As portrayed in Figure 1, the separate environments of real world and virtual world form a reality-virtuality continuum of mixed reality. In this continuum, when viewing from the very ends of the continuum, augmented reality and augmented virtuality appear. However, augmented reality is more common in current applications because, while using AR, every little detail of reality need not to be modeled, because they already are presented. (Andújar et al., 2011.) So, from the stand point of possible science education teaching applications, only those 3-D virtual elements that are meaningful to supplement the original real world natural phenomena need to be augmented.

There are two commonly accepted definitions of Augmented Reality today.
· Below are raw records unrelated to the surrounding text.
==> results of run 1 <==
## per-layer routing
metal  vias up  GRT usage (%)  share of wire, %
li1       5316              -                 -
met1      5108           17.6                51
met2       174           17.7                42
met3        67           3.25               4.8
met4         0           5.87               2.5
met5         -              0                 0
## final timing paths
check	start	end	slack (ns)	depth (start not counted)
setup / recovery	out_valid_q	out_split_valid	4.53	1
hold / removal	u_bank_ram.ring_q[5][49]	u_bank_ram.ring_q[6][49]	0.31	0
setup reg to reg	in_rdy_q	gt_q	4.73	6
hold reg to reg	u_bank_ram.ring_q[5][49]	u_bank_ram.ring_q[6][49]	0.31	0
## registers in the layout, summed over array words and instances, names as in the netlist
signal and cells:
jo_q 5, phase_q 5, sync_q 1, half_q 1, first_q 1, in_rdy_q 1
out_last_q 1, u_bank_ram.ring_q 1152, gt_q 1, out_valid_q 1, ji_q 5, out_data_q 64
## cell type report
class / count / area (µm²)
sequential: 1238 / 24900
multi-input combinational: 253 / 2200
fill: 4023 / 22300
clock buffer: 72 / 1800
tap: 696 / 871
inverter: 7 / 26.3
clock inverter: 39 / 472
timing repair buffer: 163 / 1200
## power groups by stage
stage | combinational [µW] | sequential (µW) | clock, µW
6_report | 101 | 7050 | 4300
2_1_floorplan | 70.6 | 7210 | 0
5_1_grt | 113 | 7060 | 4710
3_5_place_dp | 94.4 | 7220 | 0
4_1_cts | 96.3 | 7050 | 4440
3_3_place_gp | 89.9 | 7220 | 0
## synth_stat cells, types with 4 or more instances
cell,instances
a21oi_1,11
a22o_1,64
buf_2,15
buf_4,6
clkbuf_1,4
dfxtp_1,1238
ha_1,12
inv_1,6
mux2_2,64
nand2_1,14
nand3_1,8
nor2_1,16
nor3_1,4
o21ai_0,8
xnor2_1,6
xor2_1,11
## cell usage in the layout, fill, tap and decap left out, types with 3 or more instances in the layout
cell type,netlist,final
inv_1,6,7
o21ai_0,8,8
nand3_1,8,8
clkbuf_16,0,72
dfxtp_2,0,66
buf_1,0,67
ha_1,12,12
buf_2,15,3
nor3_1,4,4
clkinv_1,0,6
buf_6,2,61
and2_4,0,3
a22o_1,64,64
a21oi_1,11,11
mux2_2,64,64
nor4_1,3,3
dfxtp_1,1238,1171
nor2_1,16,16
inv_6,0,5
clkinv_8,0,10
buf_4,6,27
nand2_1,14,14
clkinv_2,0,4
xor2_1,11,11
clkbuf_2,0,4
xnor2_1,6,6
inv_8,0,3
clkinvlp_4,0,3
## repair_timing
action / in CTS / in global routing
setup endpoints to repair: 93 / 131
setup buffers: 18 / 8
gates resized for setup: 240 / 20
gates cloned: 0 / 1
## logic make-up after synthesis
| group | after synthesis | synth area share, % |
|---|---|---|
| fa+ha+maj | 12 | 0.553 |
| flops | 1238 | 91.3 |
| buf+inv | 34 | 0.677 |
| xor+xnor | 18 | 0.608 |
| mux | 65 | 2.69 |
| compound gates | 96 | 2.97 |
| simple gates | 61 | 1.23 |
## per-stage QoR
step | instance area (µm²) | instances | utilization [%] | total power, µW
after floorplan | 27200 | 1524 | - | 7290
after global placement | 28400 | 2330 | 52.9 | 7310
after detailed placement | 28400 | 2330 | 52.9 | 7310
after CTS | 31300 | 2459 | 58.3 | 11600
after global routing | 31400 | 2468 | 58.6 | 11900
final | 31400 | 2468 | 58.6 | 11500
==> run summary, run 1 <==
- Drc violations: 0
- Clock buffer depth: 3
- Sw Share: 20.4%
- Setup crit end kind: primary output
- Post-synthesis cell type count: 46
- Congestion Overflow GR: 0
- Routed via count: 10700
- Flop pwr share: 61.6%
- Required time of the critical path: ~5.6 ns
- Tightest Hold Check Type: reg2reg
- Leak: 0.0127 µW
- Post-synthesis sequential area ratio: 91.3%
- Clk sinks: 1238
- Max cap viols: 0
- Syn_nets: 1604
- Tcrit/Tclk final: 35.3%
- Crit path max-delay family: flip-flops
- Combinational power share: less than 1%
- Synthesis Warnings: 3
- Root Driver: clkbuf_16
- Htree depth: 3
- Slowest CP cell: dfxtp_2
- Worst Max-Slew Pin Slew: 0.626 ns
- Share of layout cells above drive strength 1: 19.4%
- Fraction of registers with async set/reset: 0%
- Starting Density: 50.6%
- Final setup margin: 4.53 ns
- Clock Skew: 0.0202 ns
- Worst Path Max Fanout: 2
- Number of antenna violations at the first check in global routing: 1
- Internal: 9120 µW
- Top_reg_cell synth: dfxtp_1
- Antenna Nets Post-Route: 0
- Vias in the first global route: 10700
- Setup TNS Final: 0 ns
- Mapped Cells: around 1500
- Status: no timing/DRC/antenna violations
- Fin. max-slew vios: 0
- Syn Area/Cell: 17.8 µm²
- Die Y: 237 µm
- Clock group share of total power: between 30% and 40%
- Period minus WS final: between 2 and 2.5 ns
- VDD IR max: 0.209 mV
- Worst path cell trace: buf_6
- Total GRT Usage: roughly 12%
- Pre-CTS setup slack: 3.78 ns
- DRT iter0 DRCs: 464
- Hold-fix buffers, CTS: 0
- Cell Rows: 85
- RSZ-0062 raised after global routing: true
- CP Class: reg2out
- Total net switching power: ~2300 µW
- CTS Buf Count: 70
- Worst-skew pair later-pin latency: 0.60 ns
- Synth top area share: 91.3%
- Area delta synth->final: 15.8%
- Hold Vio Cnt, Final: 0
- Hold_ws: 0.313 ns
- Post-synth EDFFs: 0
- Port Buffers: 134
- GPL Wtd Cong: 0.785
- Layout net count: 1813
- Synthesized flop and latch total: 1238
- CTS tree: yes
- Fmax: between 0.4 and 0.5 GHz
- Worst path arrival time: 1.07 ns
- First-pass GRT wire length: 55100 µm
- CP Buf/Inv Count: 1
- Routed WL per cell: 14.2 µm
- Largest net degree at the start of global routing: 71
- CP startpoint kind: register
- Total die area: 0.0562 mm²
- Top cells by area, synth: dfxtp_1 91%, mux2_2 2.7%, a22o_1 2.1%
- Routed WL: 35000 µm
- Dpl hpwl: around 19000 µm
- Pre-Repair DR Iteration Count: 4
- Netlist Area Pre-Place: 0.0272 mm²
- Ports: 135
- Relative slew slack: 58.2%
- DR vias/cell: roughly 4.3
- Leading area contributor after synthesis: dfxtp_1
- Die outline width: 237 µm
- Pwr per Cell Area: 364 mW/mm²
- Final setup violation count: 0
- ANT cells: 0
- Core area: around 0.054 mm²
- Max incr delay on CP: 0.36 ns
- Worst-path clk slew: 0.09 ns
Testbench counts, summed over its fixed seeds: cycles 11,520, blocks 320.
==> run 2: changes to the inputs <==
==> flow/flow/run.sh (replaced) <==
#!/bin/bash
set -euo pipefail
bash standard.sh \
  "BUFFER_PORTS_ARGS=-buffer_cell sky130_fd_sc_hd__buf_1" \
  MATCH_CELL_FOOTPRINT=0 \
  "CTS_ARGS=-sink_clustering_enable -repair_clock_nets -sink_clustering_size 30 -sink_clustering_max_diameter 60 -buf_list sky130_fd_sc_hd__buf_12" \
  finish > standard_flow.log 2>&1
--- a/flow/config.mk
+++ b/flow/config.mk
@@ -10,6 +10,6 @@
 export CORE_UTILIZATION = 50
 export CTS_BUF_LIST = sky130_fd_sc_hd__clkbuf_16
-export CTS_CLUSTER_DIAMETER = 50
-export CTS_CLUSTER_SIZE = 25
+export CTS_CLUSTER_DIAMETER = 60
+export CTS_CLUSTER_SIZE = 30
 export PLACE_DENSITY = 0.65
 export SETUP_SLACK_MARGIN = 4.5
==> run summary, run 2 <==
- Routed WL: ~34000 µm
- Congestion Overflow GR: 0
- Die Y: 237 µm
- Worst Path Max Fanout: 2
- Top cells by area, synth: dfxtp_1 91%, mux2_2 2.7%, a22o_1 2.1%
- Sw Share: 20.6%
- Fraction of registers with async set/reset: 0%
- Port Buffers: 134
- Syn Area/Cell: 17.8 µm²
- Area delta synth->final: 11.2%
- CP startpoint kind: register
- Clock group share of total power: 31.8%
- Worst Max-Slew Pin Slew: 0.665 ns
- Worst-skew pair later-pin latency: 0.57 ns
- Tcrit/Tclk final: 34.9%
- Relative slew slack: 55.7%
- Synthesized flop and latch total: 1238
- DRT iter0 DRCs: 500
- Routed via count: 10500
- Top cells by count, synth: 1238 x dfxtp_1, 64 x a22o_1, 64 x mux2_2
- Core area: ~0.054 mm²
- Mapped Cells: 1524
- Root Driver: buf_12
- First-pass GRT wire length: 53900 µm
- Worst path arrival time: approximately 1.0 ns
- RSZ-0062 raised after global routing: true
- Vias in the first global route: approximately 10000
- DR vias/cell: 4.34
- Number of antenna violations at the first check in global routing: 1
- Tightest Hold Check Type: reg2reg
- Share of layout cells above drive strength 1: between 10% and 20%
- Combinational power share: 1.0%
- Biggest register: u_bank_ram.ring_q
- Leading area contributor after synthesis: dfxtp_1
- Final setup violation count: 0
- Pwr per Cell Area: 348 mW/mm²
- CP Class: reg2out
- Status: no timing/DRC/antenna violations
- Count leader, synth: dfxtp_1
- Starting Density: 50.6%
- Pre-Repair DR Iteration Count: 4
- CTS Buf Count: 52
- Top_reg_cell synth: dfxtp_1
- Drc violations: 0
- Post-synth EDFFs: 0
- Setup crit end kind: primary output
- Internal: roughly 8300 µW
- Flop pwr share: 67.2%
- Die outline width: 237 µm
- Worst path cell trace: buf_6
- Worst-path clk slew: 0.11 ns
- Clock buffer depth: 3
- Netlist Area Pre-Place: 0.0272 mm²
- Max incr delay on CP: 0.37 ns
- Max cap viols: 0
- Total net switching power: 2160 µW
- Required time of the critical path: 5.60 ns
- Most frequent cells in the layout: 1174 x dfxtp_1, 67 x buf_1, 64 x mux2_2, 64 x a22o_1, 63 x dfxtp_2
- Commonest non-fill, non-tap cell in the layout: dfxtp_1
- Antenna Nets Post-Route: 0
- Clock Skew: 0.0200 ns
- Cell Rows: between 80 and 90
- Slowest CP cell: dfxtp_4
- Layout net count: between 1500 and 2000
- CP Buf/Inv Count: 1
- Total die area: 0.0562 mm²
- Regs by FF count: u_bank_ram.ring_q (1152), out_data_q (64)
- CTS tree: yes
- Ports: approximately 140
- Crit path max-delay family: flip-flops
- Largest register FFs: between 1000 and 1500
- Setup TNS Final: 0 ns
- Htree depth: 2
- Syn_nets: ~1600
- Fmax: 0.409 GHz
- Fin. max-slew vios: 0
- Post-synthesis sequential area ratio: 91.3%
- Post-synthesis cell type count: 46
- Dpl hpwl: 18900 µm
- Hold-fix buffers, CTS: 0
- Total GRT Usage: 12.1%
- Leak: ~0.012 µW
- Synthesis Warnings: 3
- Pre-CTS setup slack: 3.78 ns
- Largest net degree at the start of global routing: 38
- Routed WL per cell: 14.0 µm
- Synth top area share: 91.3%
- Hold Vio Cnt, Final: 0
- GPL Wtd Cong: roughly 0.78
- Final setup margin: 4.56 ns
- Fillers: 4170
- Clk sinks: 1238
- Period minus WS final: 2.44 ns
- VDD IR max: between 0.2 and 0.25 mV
One was given by Ronald Azuma in 1997. Azuma's definition says that Augmented Reality combines real and virtual, is interactive in real time, and is registered in 3D. Later also the aspects of simulation, on-line affects, and 2-D perpective elements have become part of the AR-matters. Additionally Paul Milgram and Fumio Kishino defined Milgram's Reality-Virtuality Continuum in 1994. They describe a continuum that spans from the real environment to a pure virtual environment. In between there are Augmented Reality (closer to the real environment) and Augmented Virtuality (is closer to the virtual environment. Mediated Reality continuum shows four points: Augmented Reality, Augmented Virtuality, Mediated Reality, and Mediated Virtuality on the Virtuality and Mediality axes.

This continuum has been extended into a two-dimensional plane of "Virtuality" and "Mediality". This already classical continuum (Milgram & Kishino, 1994) can be derived as educational model as shown in Figure 2. The model below describes formal education and informal learning from new angle by adding the real virtual dimension. The figure shows that different types of virtual learning solutions have been bringing a lot of new learning materials especially to informal learning settings.

Fig. 2. Persistent dichotomies or blurring boundaries? (Hawkey, 2002; Salmi, 2010)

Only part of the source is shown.